I guess the answer turns on what is happening at the point of exposure, Professor. For if bacteria is altered by exposure to mutagens, I don't think it's fair to simply assume that the alteration is a purely "random" event. Rather, the alteration may well proceed according to "rules" -- information. The transformation of the bacteria in adaptation to new conditions can be seen as an instance of self-(re)organization in response to changing conditions, a/k/a ("rule-based") emergent behavior. Function may likely be altered commensurately. It is conceivably this new, "novel function" that is the key to understanding changes in the bacteria's resistance to the antibiotic.

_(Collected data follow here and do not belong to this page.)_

[src/rtl/adder_chk_cmp.sv]
// Registered compare stage: captures an accepted tuple, computes the full
// WIDTH+1-bit reference sum and flags a mismatch one cycle later.
// With ADDER_CHK_FIRST_ERR_EN the captured operands and values are also exported.
module adder_chk_cmp #(
   parameter int unsigned WIDTH = 32
) (
   input  logic             clk,
   input  logic             rst_n,
   input  logic             load_i,
   input  logic [WIDTH-1:0] a_i,
   input  logic [WIDTH-1:0] b_i,
   input  logic             cin_i,
   input  logic [WIDTH-1:0] sum_i,
   input  logic             cout_i,
   output logic             valid_o,
   output logic             mismatch_o
`ifdef ADDER_CHK_FIRST_ERR_EN
   ,
   output logic [WIDTH-1:0] a_o,
   output logic [WIDTH-1:0] b_o,
   output logic             cin_o,
   output logic [WIDTH:0]   exp_o,
   output logic [WIDTH:0]   got_o
`endif
);

   logic [WIDTH:0] exp_s;
   logic [WIDTH:0] got_s;
   logic           valid_q;
   logic           mismatch_q;

   // Reference carry is kept: operands are zero-extended before the add.
   assign exp_s = {1'b0, a_i} + {1'b0, b_i} + {{WIDTH{1'b0}}, cin_i};
   assign got_s = {cout_i, sum_i};

   // Stage occupancy and compare result for the tuple accepted this cycle.
   always_ff @(posedge clk or negedge rst_n) begin
      if (!rst_n) begin
         valid_q    <= 1'b0;
         mismatch_q <= 1'b0;
      end else begin
         valid_q <= load_i;
         if (load_i) begin
            mismatch_q <= (exp_s != got_s);
         end
      end
   end

   assign valid_o    = valid_q;
   assign mismatch_o = mismatch_q;

`ifdef ADDER_CHK_FIRST_ERR_EN
   logic [WIDTH-1:0] a_q;
   logic [WIDTH-1:0] b_q;
   logic             cin_q;
   logic [WIDTH:0]   exp_q;
   logic [WIDTH:0]   got_q;

   // Keep the captured tuple so the top can record the first failing vector.
   always_ff @(posedge clk or negedge rst_n) begin
      if (!rst_n) begin
         a_q   <= {WIDTH{1'b0}};
         b_q   <= {WIDTH{1'b0}};
         cin_q <= 1'b0;
         exp_q <= {(WIDTH+1){1'b0}};
         got_q <= {(WIDTH+1){1'b0}};
      end else if (load_i) begin
         a_q   <= a_i;
         b_q   <= b_i;
         cin_q <= cin_i;
         exp_q <= exp_s;
         got_q <= got_s;
      end
   end

   assign a_o   = a_q;
   assign b_o   = b_q;
   assign cin_o = cin_q;
   assign exp_o = exp_q;
   assign got_o = got_q;
`endif

endmodule

[config.mk]
export PLATFORM = sky130hd
export DESIGN_NAME = adder_chk_cmp
export DESIGN_NICKNAME = d
export VERILOG_FILES = /design/src/rtl/adder_chk_cmp.sv
export SDC_FILE = /design/constraint.sdc
export NUM_CORES = 1
export LEC_CHECK = 0
export CORE_ASPECT_RATIO = 0.7
export CORE_MARGIN = 2
export CORE_UTILIZATION = 49
export CTS_BUF_LIST = sky130_fd_sc_hd__clkbuf_8
export CTS_CLUSTER_DIAMETER = 200
export CTS_CLUSTER_SIZE = 8
export DETAILED_ROUTE_END_ITERATION = 8
export PLACE_DENSITY_LB_ADDON = 0.08
export SLEW_MARGIN = 20
export SYNTH_ARGS = -nofsm -noshare
export SYNTH_HDL_FRONTEND = slang
export SYNTH_SLANG_ARGS = --single-unit
[constraint.sdc]
create_clock -name clk -period 1.22 [get_ports clk]
set_input_delay 0.366 -clock clk [delete_from_list [all_inputs] [get_ports clk]]
set_output_delay 0.366 -clock clk [all_outputs]
set_load 0.1 [all_outputs]
==> results.sh <==
export IMPL_finClkSkew_ns=0
export IMPL_cp_depth=11
export IMPL_synthToLayoutAreaGrowth_pct=88.37
export IMPL_total_power_mw=3.572
export IMPL_grt_start_max_net_pins=8
export IMPL_async_reset_ff_share_pct=100.0
export IMPL_crit_arrival_ns=3.95
export IMPL_cp_slowest_cell="clkdlybuf4s50_1"
export IMPL_critPathMaxStageDelay_ns=0.59
export IMPL_crit_path_start_kind="input pin"
export IMPL_numCtsBuffers=3
export IMPL_start_util_pct=49.95
export IMPL_ant_nets=0
export IMPL_cts_sinks=2
export IMPL_hp_class="input pin to async pin"
export IMPL_tightest_slew_ns=0.9666
export IMPL_cp_cell_sequence="clkdlybuf4s50_1 > ha_2 > xor2_2 > a211oi_1 > a31o_1 > nor4_2 > o2111ai_1 > nor4bb_2 > nand4_1 > nor4_4 > a31oi_1"
export IMPL_clk_latency_ns=0.25
export IMPL_die_area_um2=5852
export IMPL_drc=182
export IMPL_placed_area_um2=4501
export IMPL_yosys_area_top_type="ha_1"
export IMPL_outcome="finished with violations"
export IMPL_max_slew_margin_rel_pct=35.01
export IMPL_yosysWarnings=0
export IMPL_required_ns=1.34
export IMPL_met2_wirelength_mm=7.065
export IMPL_vias=4636
export IMPL_grt_ovfl_total=0
export IMPL_viasPerCell=7.210
export IMPL_grt_pass1_wl_mm=19.94
export IMPL_maxSlewViolCount=0
export IMPL_final_cell_area_um2=4843
export IMPL_synth_nets=490
export IMPL_wl_met1_mm=5.366
export IMPL_finalHoldViolCount=0
export IMPL_worstSetupEndpointType="register"
export IMPL_fp_dieW_um=90.58
export IMPL_hpwl_mm=9.662
export IMPL_ir_drop_uv=413.7
export IMPL_routed_top_layer="met5"
export IMPL_drt_pass1_iterations=9
export IMPL_first_global_vias=4151
export IMPL_fin_crit_ns=3.823
export IMPL_rows=22
export IMPL_synth_cell_type_count=67
export IMPL_met3_length_mm=2.474
export IMPL_yosys_most_used_dff="dfrtp_1"
export IMPL_leakagePower_nw=1.986
export IMPL_synth_area_leaders="ha_1 15%, xnor2_1 10%, a21oi_1 5.5%"
export IMPL_place_gp_congestion=0.9396
export IMPL_fin_nets=706
export IMPL_clockBufferDepth=2
export IMPL_num_antenna_cells=0
export IMPL_clk_pin_slew_ns=0.06
export IMPL_cts_max_level=1
export IMPL_wl_per_cell_um=26.24
export IMPL_antenna_found_initial=3
export IMPL_startpoint="b_i[28]"
export IMPL_io_buffers=102
export IMPL_holdBufCountCts=0
export IMPL_ys_seq_elements=2
export IMPL_synth_edf_count=0
export IMPL_multi_input_area_um2=2674
export IMPL_p_per_area_nw_per_um2=737.5
export IMPL_max_freq_mhz=261.6
export IMPL_syn_area_per_cell_um2=7.223
export IMPL_r2r_cells=2
export IMPL_drt_iter0_markers=1151
export IMPL_synth_area_um2=2571
export IMPL_ios=103
export IMPL_critPathKind="input pin to register"
export IMPL_drv_cap=0
export IMPL_fin_ws_ns=-2.603
export IMPL_synth_top_area_share_pct=15.09
export IMPL_nFillCells=168
export IMPL_ys_seq_area_share_pct=1.946
export IMPL_setup_viol=2
export IMPL_drive_gt1_share_pct=33.63
export IMPL_violations="design-rule violations, negative setup slack"
export IMPL_postSynthCellCount=356
export IMPL_cts_root_buf="clkbuf_8"
export IMPL_cp_max_fo=4
export IMPL_fin_crit_sh_pct=313.3
export IMPL_groute_usage_overall_pct=42.37
export IMPL_crit_buf_inv=1
export IMPL_reg2reg_from="mismatch_o"
export IMPL_rsz0062_at_grt="true"
export IMPL_path_delay_family="simple AND/OR/NAND/NOR gates"
export IMPL_tritoncts="built"
export IMPL_seq_area_um2=51.30
export IMPL_detail_route_wirelength_mm=16.87
export IMPL_die_h_um=64.61
export IMPL_core_area_um2=5147
-- power by group --
part           switching (mW)  internal [mW]
Clock                   0.143          0.220
Combinational            1.67           1.47
Sequential            0.00225         0.0685
-- synthesized netlist by cell type, types with 4 or more instances --
library cell / count
xnor2_1: 30
a21oi_1: 28
nor3_1: 12
a31oi_1: 6
xor2_1: 14
inv_1: 6
nand3_1: 8
a211oi_1: 7
nor2b_1: 4
nand2_1: 37
buf_2: 9
nand4_1: 17
o211ai_1: 6
nor2_1: 23
o21ai_1: 13
o21a_1: 6
o21ai_0: 9
a21oi_2: 4
ha_1: 31
mux2i_1: 4
-- repair_timing --
item | CTS | global route
gates resized for setup | 20 | 41
endpoints found under the setup margin | 1 | 1
setup buffers | 3 | 5
pin swaps | 15 | 16
-- path summary, 6_finish.rpt --
| check | slack [ns] | end |
|---|---|---|
| min in group clk | 0.77 | mismatch_o |
| hold reg to reg | 0.77 | mismatch_o |
| setup reg to reg | 0.36 | mismatch_o |
| max in group asynchronous | 0.69 | valid_o |
| hold / removal | 0.31 | mismatch_o |
| setup / recovery | -2.60 | mismatch_o |
-- cell type report --
cell class              instances  share of cell area (%)
clock inverters                 1                 0.07750
well taps                      72                   1.860
multi-input cells             333                   55.21
repair buffers                226                   40.48
clock buffers                   3                  0.8525
flip-flops and latches          2                   1.059
inverters                       6                  0.4650
-- flip-flops by register name, indices dropped and copies added (netlist names) --
name and flops:
valid_o 1, mismatch_o 1
-- metrics by stage --
stage / std cells / hold slack (ns) / util [%] / worst slack, ns / TNS [ns]
2_1_floorplan: 356 / 0.07041 / - / -1.624 / -1.668
3_3_place_gp: 631 / 0.5382 / 87.43 / -2.311 / -2.311
3_5_place_dp: 631 / 0.5502 / 87.43 / -2.414 / -2.414
4_1_cts: 638 / 0.3234 / 89.21 / -1.933 / -1.933
5_1_grt: 643 / 0.3236 / 94.09 / -2.698 / -2.709
6_report: 643 / 0.3098 / 94.09 / -2.603 / -2.643
-- kinds of logic (layout without fill, tap and decap cells) --
| logic type | after synthesis | in the layout | share of synthesized area [%] |
|---|---|---|---|
| adders and majority gates | 33 | 33 | 16.64 |
| buffers and inverters | 21 | 236 | 4.087 |
| DFF | 2 | 2 | 1.947 |
| and+or+nand+nor | 129 | 129 | 25.74 |
| muxes | 6 | 6 | 2.579 |
| xor gates and xnor gates | 45 | 45 | 15.62 |
| AOI/OAI and AO/OA | 120 | 120 | 33.38 |
-- metal layers --
metal,track usage (%),vias to the layer above
li1,-,1793
met1,47.59,2023
met2,74.72,571
met3,10.58,245
met4,22.69,4
met5,0,-
-- layout by cell type, fill, tap and decap left out, drive strengths merged, types with 4 or more instances in the layout --
cell type,Yosys,final
inv,6,7
buf,12,129
nor2,23,23
a211oi,10,10
a31oi,6,6
nand2,39,39
nand3,8,8
a21oi,33,33
nor4,5,5
nor2b,4,4
nor3,12,12
xor2,15,15
nand4,17,17
o21ai,24,24
o211ai,7,7
xnor2,30,30
mux2i,4,4
clkdlybuf4s50,0,95
o21a,7,7
ha,31,31
Power figures use the tool's default switching activity.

I'm not clear on why you make the distinction "new" antibiotics. The above statements refer to bacteria that were not resistant to a given antibiotic prior to exposure to the mutagen, and then were found to be resistant to the same antibiotic afterwards. At the level of the bacterium, there is new function, but not future function -- from the standpoint of the bacterium, the altered function is the "new now." The subsequent finding that the altered bacterium was resistant is the future event that "discovers" the change in function. This is not a "future function," strictly speaking, but a recognition that an existing function has been modified, at some time after the alteration occurred.
In other words, the antibiotic was "looking for" the preexisting function, but did not find it, and so could not do its expected "work." A new antibiotic would have to be found to address the altered functional picture.
Just a speculation...in the manner of an IDer, I suppose.
The investigators took a monoclonal culture of a bacterium which was penicillin resistant, thanks to the enzyme penicillinase. They exposed the culture to a mutagen and to another antibiotic, I think erythromycin, to which the bacterium was originally not resistant. Most of the bacteria died off, but the remaining living and multiplying bacteria were found now to be erythromycin resistant. Note that the monoclonality means there were no resistant bacteria originally there in the population; all of the original, pre-mutagen bacteria were genetically identical.
When they investigated the penicllinase gene of the newly resistant bacterium, what they found was a single DNA base change, located at the site of the antibiotic binding pocket of penicillinase, which 'loosened' the pocket, allowing it to bind erthyromycin, which was then hydrolysed. This change somewhat lowered the activity towards penicillin, but a few more cycles of exposure to both antibiotics introduced another mutation which gave a 'better' pocket, as active as the original enzyme to penicillin, but able additionally to hydrolyse erthyromycin. The second mutation was located and identified.
The bacterium had clearly evolved a new functionality, without loss of the old one, by mutation and natural selection. There is no doubt the same change would have happened, albeit much more slowly, by natural mutation; there is no doubt the selection would have happened in the wild if the bug were exposed to two different antibiotics. Development of new antibiotic resistance in the wild is well-documented, and it follows the same pattern of point mutation as was described in this paper.
As it happens, it is likely most new functionalities don't follow this pattern; they more likely happen by gene duplication. Once you have two identical genes, one can mutate and go do something else, while the other maintains the original function.